Experimental test datasets for Fast and Scalable Implementation of the Bayesian SVM
datasetposted on 29.12.2017, 18:22 by Florian Wenzel, Théo Galy-Fajou, Matthäus Deutsch, Marius Kloft
This record contains seven real-world test datasets used in experiments with the Bayesian SVM algorithm in the ECML PKDD 2017 paper; Wenzel et al.: Bayesian Nonlinear Support Vector Machines for Big Data.
For code used in the related experiments please see https://doi.org/10.6084/m9.figshare.5443627
The datasets are used in the related experiments to compare the prediction performance, the quality of the uncertainty estimates and run time of the various methods. Collectively these contain containing millions of samples. The datasets are all from the Rätsch benchmark datasets commonly used to test the accuracy of binary nonlinear classifiers.

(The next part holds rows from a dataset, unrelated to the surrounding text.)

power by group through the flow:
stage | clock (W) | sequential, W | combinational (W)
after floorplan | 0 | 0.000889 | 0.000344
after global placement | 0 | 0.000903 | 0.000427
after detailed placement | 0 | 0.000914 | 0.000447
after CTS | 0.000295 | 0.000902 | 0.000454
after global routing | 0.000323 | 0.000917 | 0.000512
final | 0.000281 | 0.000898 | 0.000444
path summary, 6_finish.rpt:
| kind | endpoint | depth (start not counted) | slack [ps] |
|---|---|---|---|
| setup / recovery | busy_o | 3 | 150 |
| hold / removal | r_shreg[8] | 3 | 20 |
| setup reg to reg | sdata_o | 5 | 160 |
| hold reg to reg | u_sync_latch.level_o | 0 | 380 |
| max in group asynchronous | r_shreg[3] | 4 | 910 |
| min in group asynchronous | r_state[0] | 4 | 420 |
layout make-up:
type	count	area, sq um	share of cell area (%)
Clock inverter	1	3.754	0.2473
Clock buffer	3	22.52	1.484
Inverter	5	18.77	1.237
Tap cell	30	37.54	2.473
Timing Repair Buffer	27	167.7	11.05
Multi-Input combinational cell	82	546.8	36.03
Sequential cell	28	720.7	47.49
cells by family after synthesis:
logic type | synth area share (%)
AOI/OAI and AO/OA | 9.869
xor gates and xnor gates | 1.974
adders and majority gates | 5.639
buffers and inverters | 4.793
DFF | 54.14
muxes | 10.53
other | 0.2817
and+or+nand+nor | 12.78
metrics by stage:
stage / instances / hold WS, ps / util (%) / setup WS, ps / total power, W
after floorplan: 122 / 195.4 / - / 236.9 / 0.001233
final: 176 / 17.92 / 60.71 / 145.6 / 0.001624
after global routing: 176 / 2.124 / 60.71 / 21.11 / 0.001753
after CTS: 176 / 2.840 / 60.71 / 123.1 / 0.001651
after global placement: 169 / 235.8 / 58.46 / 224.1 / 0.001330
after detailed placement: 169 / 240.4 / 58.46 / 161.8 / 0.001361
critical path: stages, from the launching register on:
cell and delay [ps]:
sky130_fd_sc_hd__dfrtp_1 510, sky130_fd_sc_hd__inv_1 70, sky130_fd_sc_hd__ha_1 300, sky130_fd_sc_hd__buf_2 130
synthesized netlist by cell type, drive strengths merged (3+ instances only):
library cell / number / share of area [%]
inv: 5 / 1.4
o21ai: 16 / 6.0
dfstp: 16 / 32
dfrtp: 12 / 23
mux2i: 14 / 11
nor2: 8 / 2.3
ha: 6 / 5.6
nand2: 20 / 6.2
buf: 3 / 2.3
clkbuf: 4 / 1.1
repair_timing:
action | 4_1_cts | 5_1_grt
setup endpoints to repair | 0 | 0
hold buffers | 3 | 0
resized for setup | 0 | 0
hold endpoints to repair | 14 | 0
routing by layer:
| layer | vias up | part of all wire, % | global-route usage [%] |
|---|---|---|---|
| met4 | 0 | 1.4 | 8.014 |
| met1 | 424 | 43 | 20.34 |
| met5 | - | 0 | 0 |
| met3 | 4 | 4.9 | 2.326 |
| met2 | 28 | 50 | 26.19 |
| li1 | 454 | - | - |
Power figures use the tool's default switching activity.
$ cat config.mk
export PLATFORM = sky130hd
export DESIGN_NAME = uart_write
export DESIGN_NICKNAME = d
export VERILOG_FILES = /design/src/rtl/uart_write.sv
export SDC_FILE = /design/constraint.sdc
export NUM_CORES = 1
export LEC_CHECK = 0
export ABC_CLOCK_PERIOD_IN_PS = 2180
export BUFFER_PORTS_ARGS = -buffer_cell sky130_fd_sc_hd__buf_2
export CORE_MARGIN = 1.5
export CORE_UTILIZATION = 25
export CTS_BUF_LIST = sky130_fd_sc_hd__clkbuf_8
export DETAILED_ROUTE_END_ITERATION = 12
export SYNTH_ARGS = -nofsm -noshare
export SYNTH_HDL_FRONTEND = slang
export SYNTH_SLANG_ARGS = --single-unit
$ cat constraint.sdc
create_clock -name clk -period 2.18 [get_ports clk]
set_input_delay 0.109 -clock clk [delete_from_list [all_inputs] [get_ports clk]]
set_output_delay 0.109 -clock clk [all_outputs]
set_load 0.02 [all_outputs]
$ cat src/rtl/uart_write.sv
// Buffered 8N1 UART transmitter: a small byte FIFO feeding a 16x-oversampled
// serialiser. fsm_state mirrors the FSM register (0 IDLE, 1 START, 2 DATA, 3 STOP).
module uart_write #(
  parameter int baudrate   = 9600,
  parameter int freq       = 50000000,
  parameter int FIFO_DEPTH = 4
) (
  input  logic       clk,
  input  logic       reset,
  input  logic       wr_en,
  input  logic [7:0] Data_in,
  output logic       full,
  output logic       busy,
  output logic       Serial_out,
  output logic       TX_done,
  output logic [1:0] fsm_state
);

  localparam int DIV_RAW = freq / (baudrate * 16);
  localparam int DIV     = (DIV_RAW < 1) ? 1 : DIV_RAW;
  localparam int TW      = (DIV > 1) ? $clog2(DIV) : 1;
  localparam int AW      = $clog2(FIFO_DEPTH);

  localparam logic [TW-1:0] TICK_LAST = TW'(DIV - 1);
  localparam logic [AW:0]   CNT_FULL  = (AW + 1)'(FIFO_DEPTH);

  typedef enum logic [1:0] {
    IDLE  = 2'd0,
    START = 2'd1,
    DATA  = 2'd2,
    STOP  = 2'd3
  } state_t;

  // Oversampling tick: free-running, one pulse every DIV clocks.
  logic [TW-1:0] tick_cnt;
  logic          tick;

  assign tick = (tick_cnt == TICK_LAST);

  always_ff @(posedge clk or negedge reset) begin
    if (!reset) begin
      tick_cnt <= '0;
    end else if (tick) begin
      tick_cnt <= '0;
    end else begin
      tick_cnt <= tick_cnt + TW'(1);
    end
  end

  // Write handshake: a byte is taken on any rising edge with wr_en=1 and
  // full=0; with full=1 the write is simply lost (there is no retry).
  logic [7:0]    mem [FIFO_DEPTH];
  logic [AW-1:0] wr_ptr;
  logic [AW-1:0] rd_ptr;
  logic [AW:0]   count;
  logic          push;
  logic          pop;
  logic          empty;

  assign full  = (count == CNT_FULL);
  assign empty = (count == '0);
  assign push  = wr_en && !full;

  always_ff @(posedge clk) begin
    if (push) begin
      mem[wr_ptr] <= Data_in;
    end
  end

  always_ff @(posedge clk or negedge reset) begin
    if (!reset) begin
      wr_ptr <= '0;
      rd_ptr <= '0;
      count  <= '0;
    end else begin
      if (push) begin
        wr_ptr <= wr_ptr + AW'(1);
      end
      if (pop) begin
        rd_ptr <= rd_ptr + AW'(1);
      end
      case ({push, pop})
        2'b10:   count <= count + (AW + 1)'(1);
        2'b01:   count <= count - (AW + 1)'(1);
        default: count <= count;
      endcase
    end
  end

  // Serialiser
  state_t     state;
  state_t     state_nx;
  logic [3:0] bit_tick;
  logic [3:0] bit_tick_nx;
  logic [2:0] bit_idx;
  logic [2:0] bit_idx_nx;
  logic [7:0] shift;
  logic [7:0] shift_nx;
  logic       serial_nx;
  logic       done_nx;
  logic       bit_end;

  assign bit_end   = tick && (bit_tick == 4'd15);
  assign busy      = (state != IDLE);
  assign fsm_state = state;

  always_ff @(posedge clk or negedge reset) begin
    if (!reset) begin
      state      <= IDLE;
      bit_tick   <= '0;
      bit_idx    <= '0;
      shift      <= '0;
      Serial_out <= 1'b1;
      TX_done    <= 1'b0;
    end else begin
      state      <= state_nx;
      bit_tick   <= bit_tick_nx;
      bit_idx    <= bit_idx_nx;
      shift      <= shift_nx;
      Serial_out <= serial_nx;
      TX_done    <= done_nx;
    end
  end

  always_comb begin
    state_nx    = state;
    bit_tick_nx = bit_tick;
    bit_idx_nx  = bit_idx;
    shift_nx    = shift;
    serial_nx   = Serial_out;
    done_nx     = 1'b0;
    pop         = 1'b0;

    // The 4-bit counter wraps 15 -> 0 exactly when a bit period ends.
    if (state != IDLE && tick) begin
      bit_tick_nx = bit_tick + 4'd1;
    end

    case (state)
      IDLE: begin
        serial_nx = 1'b1;
        if (!empty) begin
          pop         = 1'b1;
          shift_nx    = mem[rd_ptr];
          bit_tick_nx = '0;
          serial_nx   = 1'b0;
          state_nx    = START;
        end
      end
      START: begin
        if (bit_end) begin
          state_nx   = DATA;
          bit_idx_nx = '0;
          serial_nx  = shift[0];
        end
      end
      DATA: begin
        if (bit_end) begin
          if (bit_idx == 3'd7) begin
            state_nx  = STOP;
            serial_nx = 1'b1;
          end else begin
            shift_nx   = {1'b0, shift[7:1]};
            bit_idx_nx = bit_idx + 3'd1;
            serial_nx  = shift[1];
          end
        end
      end
      STOP: begin
        if (bit_end) begin
          state_nx = IDLE;
          done_nx  = 1'b1;
        end
      end
      default: begin
        state_nx = IDLE;
      end
    endcase
  end

endmodule
==> src/rtl/wb_buffer.sv <==
// rtl/wb_buffer.sv - write-back buffer: FIFO of evicted blocks drained to RAM, with read forwarding.
// Optional WB_BUFFER_COALESCE_EN merges a push into a queued (not in-flight) entry with the same address.
module wb_buffer #(
  parameter int DEPTH  = 4,
  parameter int ADDR_W = 8,
  parameter int DATA_W = 8
) (
  input  logic                     clock,
  input  logic                     reset,
  input  logic                     wb_valid,
  input  logic [ADDR_W-1:0]        wb_addr,
  input  logic [DATA_W-1:0]        wb_data,
  output logic                     wb_ready,
  output logic                     mem_req,
  output logic [ADDR_W-1:0]        mem_addr,
  output logic [DATA_W-1:0]        mem_wdata,
  input  logic                     mem_ack,
  input  logic [ADDR_W-1:0]        rd_addr,
  output logic                     rd_hit,
  output logic [DATA_W-1:0]        rd_data,
  output logic                     full,
  output logic                     empty,
  output logic [$clog2(DEPTH):0]   count
);

  localparam int PTR_W = $clog2(DEPTH);
  localparam int CNT_W = PTR_W + 1;

  typedef enum logic {IDLE, WRITE} state_t;

  state_t              state_q, state_d;
  logic [PTR_W-1:0]    head_q, tail_q;
  logic [CNT_W-1:0]    count_q, count_d;
  logic [DEPTH-1:0]    valid_q;
  logic [ADDR_W-1:0]   addr_q [DEPTH];
  logic [DATA_W-1:0]   data_q [DEPTH];

  logic                push, pop, alloc, coal;
  logic                co_hit;
  logic [PTR_W-1:0]    co_idx;
  logic [PTR_W-1:0]    rd_idx;

  assign full     = (count_q == CNT_W'(DEPTH));
  assign empty    = (count_q == '0);
  assign count    = count_q;
  assign wb_ready = !full || co_hit;

  assign push  = wb_valid && wb_ready;
  assign pop   = (state_q == WRITE) && mem_ack;
  assign alloc = push && !co_hit;
  assign coal  = push && co_hit;

`ifdef WB_BUFFER_COALESCE_EN
  // The head is excluded while in flight so mem_wdata stays stable until mem_ack.
  always_comb begin
    co_hit = 1'b0;
    co_idx = '0;
    for (int i = 0; i < DEPTH; i++) begin
      if (valid_q[i] && (addr_q[i] == wb_addr) &&
          !((state_q == WRITE) && (PTR_W'(i) == head_q))) begin
        co_hit = 1'b1;
        co_idx = PTR_W'(i);
      end
    end
  end
`else
  assign co_hit = 1'b0;
  assign co_idx = '0;
`endif

  always_comb begin
    count_d = count_q;
    if (alloc && !pop)
      count_d = count_q + 1'b1;
    else if (!alloc && pop)
      count_d = count_q - 1'b1;
  end

  always_comb begin
    state_d   = state_q;
    mem_req   = 1'b0;
    mem_addr  = '0;
    mem_wdata = '0;
    case (state_q)
      IDLE: begin
        if (count_d != '0)
          state_d = WRITE;
      end
      WRITE: begin
        mem_req   = 1'b1;
        mem_addr  = addr_q[head_q];
        mem_wdata = data_q[head_q];
        if (mem_ack && (count_d == '0))
          state_d = IDLE;
      end
      default: state_d = IDLE;
    endcase
  end

  always_ff @(posedge clock or posedge reset) begin
    if (reset) begin
      state_q <= IDLE;
      head_q  <= '0;
      tail_q  <= '0;
      count_q <= '0;
      valid_q <= '0;
    end else begin
      state_q <= state_d;
      count_q <= count_d;
      if (pop) begin
        head_q          <= head_q + 1'b1;
        valid_q[head_q] <= 1'b0;
      end
      if (alloc) begin
        tail_q          <= tail_q + 1'b1;
        valid_q[tail_q] <= 1'b1;
      end
    end
  end

  // Payload storage needs no reset; the valid bits qualify every entry.
  always_ff @(posedge clock) begin
    if (alloc) begin
      addr_q[tail_q] <= wb_addr;
      data_q[tail_q] <= wb_data;
    end
    if (coal)
      data_q[co_idx] <= wb_data;
  end

  // Scan oldest to youngest so the youngest match is left standing.
  always_comb begin
    rd_hit  = 1'b0;
    rd_data = '0;
    rd_idx  = '0;
    for (int i = 0; i < DEPTH; i++) begin
      rd_idx = head_q + PTR_W'(i);
      if (valid_q[rd_idx] && (addr_q[rd_idx] == rd_addr)) begin
        rd_hit  = 1'b1;
        rd_data = data_q[rd_idx];
      end
    end
  end

endmodule

==> config.mk <==
export PLATFORM = sky130hd
export DESIGN_NAME = wb_buffer
export DESIGN_NICKNAME = d
export VERILOG_FILES = /design/src/rtl/wb_buffer.sv
export SDC_FILE = /design/constraint.sdc
export NUM_CORES = 1
export LEC_CHECK = 0
export ABC_CLOCK_PERIOD_IN_PS = 8420
export BUFFER_PORTS_ARGS = -buffer_cell sky130_fd_sc_hd__buf_2
export CORE_UTILIZATION = 45
export DETAILED_ROUTE_END_ITERATION = 12
export PLACE_DENSITY = 0.65
export SETUP_SLACK_MARGIN = 0.05
export SKIP_LAST_GASP = 1
export SLEW_MARGIN = 40
export SYNTH_ARGS = -nofsm -noshare
export SYNTH_HDL_FRONTEND = slang
export SYNTH_SLANG_ARGS = --single-unit
==> constraint.sdc <==
create_clock -name clock -period 8.42 [get_ports clock]
set_input_delay 1.684 -clock clock [delete_from_list [all_inputs] [get_ports clock]]
set_output_delay 1.684 -clock clock [all_outputs]
set_load 0.05 [all_outputs]
==> results.env <==
RUN_STATUS='finished clean'
CRIT_PATH_MAX_INCR_DELAY_NS=0.79
SYNTH_SIMPLE_GATE_AREA_FRAC=0.08572
DIE_H_UM=107.6
TRACK_USAGE=0.1862
WORSTSKEWPAIRLATENCY_NS=0.36
END_KIND='output port'
LAYOUT.AREA.SEQ_UM2=2226
HIGHEST_COUNT_CELLS_IN_THE_LAYOUT_IGNORING_FILL_AND_TAPS='edfxtp_1 (64), buf_2 (59), mux4_2 (49), xnor2_1 (35), nor2_1 (19)'
FINISH.NET_COUNT=445
FP.COREAREA_UM2=10840
CHIPWIDTH_UM=107.6
TOTAL_AREA_OF_MULTI_INPUT_COMBINATIONAL_CELLS_UM2=2608
SYNTH_CELLS=362
MAX_IR_DROP_VDD_mV=0.2498
TRITONCTS_CLOCK_TREE='done'
R2R-START='state_q'
SYN-CELL-AREA_UM2=5021
GRT_USE_MET2=0.2995
POST-ROUTE-CELL-AREA_UM2=5592
DESIGN.DIE.AREA_UM2=11580
SETUP_VIOLATIONS=0
DETAIL_ROUTE.WIRELENGTH_MM=10.00
WORST-SETUP-PATH-TYPE='flop to output port'
CTS.REPORTEDPATHS.CLKPINSLEW_NS=0.08
FIN_WORST_SKEW_NS=0.01331
DESIGN.PORTCOUNT=60
SYNTHESIS.NETS=401
WORSTREG2REGEND='state_q'
HOLD_PATH.CLASS='flop to flop'
SYNTH_COMPOUND_GATE_AREA_SHARE=0.04211
YOSYS_WARNINGS=0
POSTCTSRESIZEDCELLS=0
RSZ_0062_RAISED_AFTER_GLOBAL_ROUTING='no'
FAMILY_OF_CELLS_WITH_THE_GREATEST_SUMMED_DELAY_ON_THE_CRITICAL_PATH='simple AND/OR/NAND/NOR gates'
SYNTH-MAIN-FF-CELL='edfxtp_1'
GRT_PASS1_VIAS=3002
POST_CTS_BUFFERS=0
FINALWEIGHTEDCONGESTION=0.7180
CAP_VIOL_MAX_COUNT=0
WORST-SLEW-PIN-TRANSITION_NS=0.8321
BUFFER_PORTS.INSERTED=59
LARGEST_FAMILY_OF_LOGIC_CELLS_BY_SYNTHESIZED_AREA='multiplexers'
RELSLEWSLACK=0.4422
MIN_PATH_CELLS=1
MET1_USAGE_IN_GLOBAL_ROUTING=0.2444
SYNTH.DISTINCT_CELLS=40
FLOORPLAN.INITIALDENSITY=0.4632
LAYER_WITH_THE_HIGHEST_USAGE_AFTER_GLOBAL_ROUTING='met2'
CLOCK.FMAX_MHz=168.7
FF2FF_SETUP_SLACK_NS=6.08
P_TOTAL_uW=2418
POWER_DENSITY_nW_PER_UM2=432.3
FINALMAXSLEWVIOLATIONS=0
POST_ROUTE_CELLS_DRIVE_ABOVE_1_SHARE=0.3650
CTS-HTREE-LEVELS=3
SYNTH_SEQ_CELLS=76
FIRST_ITER_VIOLATIONS=119
SYNTH_MUX_AREA_FRAC=0.2970
LAYOUT-AREA-OVERHEAD-VS-SYNTH_PCT=11.36
VIA_COUNT=3133
TRITONCTS.NUM_BUFFERS=9
AVGROUTEDWIREPERCELL_UM=18.15
LARGEST_NET_DEGREE_AT_THE_START_OF_GLOBAL_ROUTING=71
DETAILED_PLACE_HPWL_MM=6.949
ROWS=38
POST_CTS_HOLD_BUFFER_COUNT=0
GRT_PASS1_WL_MM=15.79
NUMBER_OF_ENABLE_FLIP_FLOP_CELLS_AFTER_SYNTHESIS=64
HOLD-PATH-ENDPOINT='valid_q[3]'
FINAL_MIN_PERIOD_OVER_CLOCK_PERIOD=0.7040
CTS_ROOT_BUF='clkbuf_8'
MAX-CLOCK-PATH-BUFFERS=2
WORSTPATHARRIVAL_NS=4.24
GRT_OVERFLOW_TOTAL=0
STARTPOINT_CLASS_OF_THE_CRITICAL_PATH='flop'
N_ANTENNA_CELL=0
DRC_ERRORS=0
TOTAL_LEAKAGE_POWER_uW=0.002000
HOLD_VIOL=0
YOSYS.AREA_SHARE.ADDER=0.02741
DRT_PASS1_ITERATIONS=4
CP_CELL_SEQUENCE='inv_2, ha_1, mux4_2, xnor2_1, nand3_1, or3_1, a31oi_1, mux2i_1, mux2_2, buf_2'
ANTENNA_VIOLATIONS_BEFORE_REPAIR=0
SETUP_TOTAL_NEGATIVE_SLACK_NS=0
AVGSYNTHCELLAREA_UM2=13.87
PERIOD_MINUS_SLACK_NS=5.927
CRITICAL_PATH_REQUIRED_NS=6.74
DRT.ANTENNA.VIOLATING_NETS=0
CLKSINKCOUNT=76
SEQ_AREA_FRAC_SYNTH=0.4426
USE_MET3=0.03571
MOSTFREQUENTLAYOUTCELL='edfxtp_1'
SYNTH_ASYNC_SR_FLOP_SHARE=0.1579
WORSTPATHMAXFANOUT=16
POST_SYNTH_XOR_AREA_FRACTION=0.06604
TIMING.CRITICAL_PATH.BUF_INV=2
HOLD_PATH.STARTPOINT='valid_q[3]'
FILLER_CELL_COUNT=948
R2R.WORST_PATH.CELLS=5
POST_DRT_VIA_CELL_RATIO=5.686
CRITICAL_PATH_S_SLOWEST_CELL='ha_1'
DPL_CELL_AREA_UM2=5375
==> registers in the layout, summed over array words and instances, names as in the netlist <==
register / count
addr_q: 32
count: 3
data_q: 32
head_q: 2
state_q: 1
tail_q: 2
valid_q: 4
==> cell type report <==
class / instances / share of cell area
clock inverters: 6 / 0.01589
clock buffers: 10 / 0.02282
multi-input cells: 246 / 0.4663
inverters: 10 / 0.006713
repair buffers: 63 / 0.05885
well taps: 140 / 0.03133
flip-flops and latches: 76 / 0.3981
==> routing by layer <==
metal | part of all wire | vias up
met2 | 0.49 | 77
met1 | 0.45 | 1561
li1 | - | 1481
met5 | 0 | -
met3 | 0.044 | 14
met4 | 0.019 | 0
==> stage by stage <==
stage	cells	utilization	hold slack (ns)	setup WS [ns]
after floorplan	362	-	0.4785	2.670
after global placement	535	0.4950	0.5050	2.978
after detailed placement	535	0.4958	0.5289	2.875
after CTS	551	0.5158	0.5492	2.465
after global routing	551	0.5158	0.5677	2.217
final	551	0.5158	0.5504	2.493
==> worst max path at each step <==
stage,from,end,slack [ns],cells past startpoint
2_1_floorplan,head_q[0],rd_data[0],2.67,17
3_3_place_gp,head_q[1],rd_data[5],2.98,10
3_5_place_dp,head_q[0],rd_data[0],2.87,10
4_1_cts,head_q[0],rd_data[0],2.47,10
5_1_grt,head_q[0],rd_data[6],2.22,10
6_report,head_q[0],rd_data[1],2.49,10
==> synthesized netlist by cell type, types with 2 or more instances <==
master | number | area [µm²]
a21o_1 | 4 | 30.03
a21oi_1 | 17 | 85.08
a31oi_1 | 9 | 56.30
and2_1 | 18 | 112.6
and3_1 | 4 | 25.02
buf_1 | 2 | 7.510
buf_2 | 7 | 35.03
buf_4 | 2 | 15.01
buf_6 | 2 | 22.52
clkbuf_1 | 15 | 56.30
dfrtp_1 | 12 | 300.3
edfxtp_1 | 64 | 1922
ha_1 | 11 | 137.6
inv_1 | 9 | 33.78
mux2_1 | 4 | 45.04
mux2_2 | 13 | 146.4
mux2i_1 | 17 | 170.2
mux4_2 | 49 | 1104
nand2_1 | 12 | 45.04
nand3_1 | 4 | 20.02
nand4_1 | 5 | 31.28
nor2_1 | 19 | 71.32
nor2b_1 | 2 | 12.51
nor3_2 | 2 | 20.02
nor4b_1 | 7 | 61.31
o211ai_1 | 3 | 22.52
o21ai_0 | 2 | 10.01
xnor2_1 | 35 | 306.5
==> power by group <==
group	total (µW)	leakage [µW]	internal [µW]	switching, µW
registers	587	0.000725	511	76.4
clock network	302	0.000102	167	135
logic	1530	0.00117	643	886
total	2420	0.00200	1320	1100
==> kinds of logic (layout without fill, tap and decap cells) <==
| kind of cell | Yosys count | in the layout |
|---|---|---|
| XOR/XNOR | 37 | 37 |
| flip-flops | 76 | 76 |
| multiplexers | 84 | 84 |
| AND/OR/NAND/NOR | 78 | 78 |
| AO/OA/AOI/OAI | 36 | 36 |
| buffers and inverters | 40 | 89 |
| adder cells (fa/ha/maj) | 11 | 11 |
Power figures use the tool's default switching activity.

Data files are in .data format used by Analysis Studio, a statistical analysis and data mining program. It contains mined data in a plain text, tab-delimited format, including an Analysis Studio file header. The raw data is can be openly accessed via text edit software.
The data are from a range of disciplines that correspond to applications considered in the related publication:
We propose a fast inference method for Bayesian nonlinear support vector machines that leverages stochastic variational inference and inducing points. Our experiments show that the proposed method is faster than competing Bayesian approaches and scales easily to millions of data points. It provides additional features over frequentist competitors such as accurate predictive uncertainty estimates and automatic hyperparameter search.
Please also check out our github repository:
This work was partly funded by the German Research Foundation (DFG) award KL 2698/2-1.
Research Data SupportResearch data support provided by Springer Nature.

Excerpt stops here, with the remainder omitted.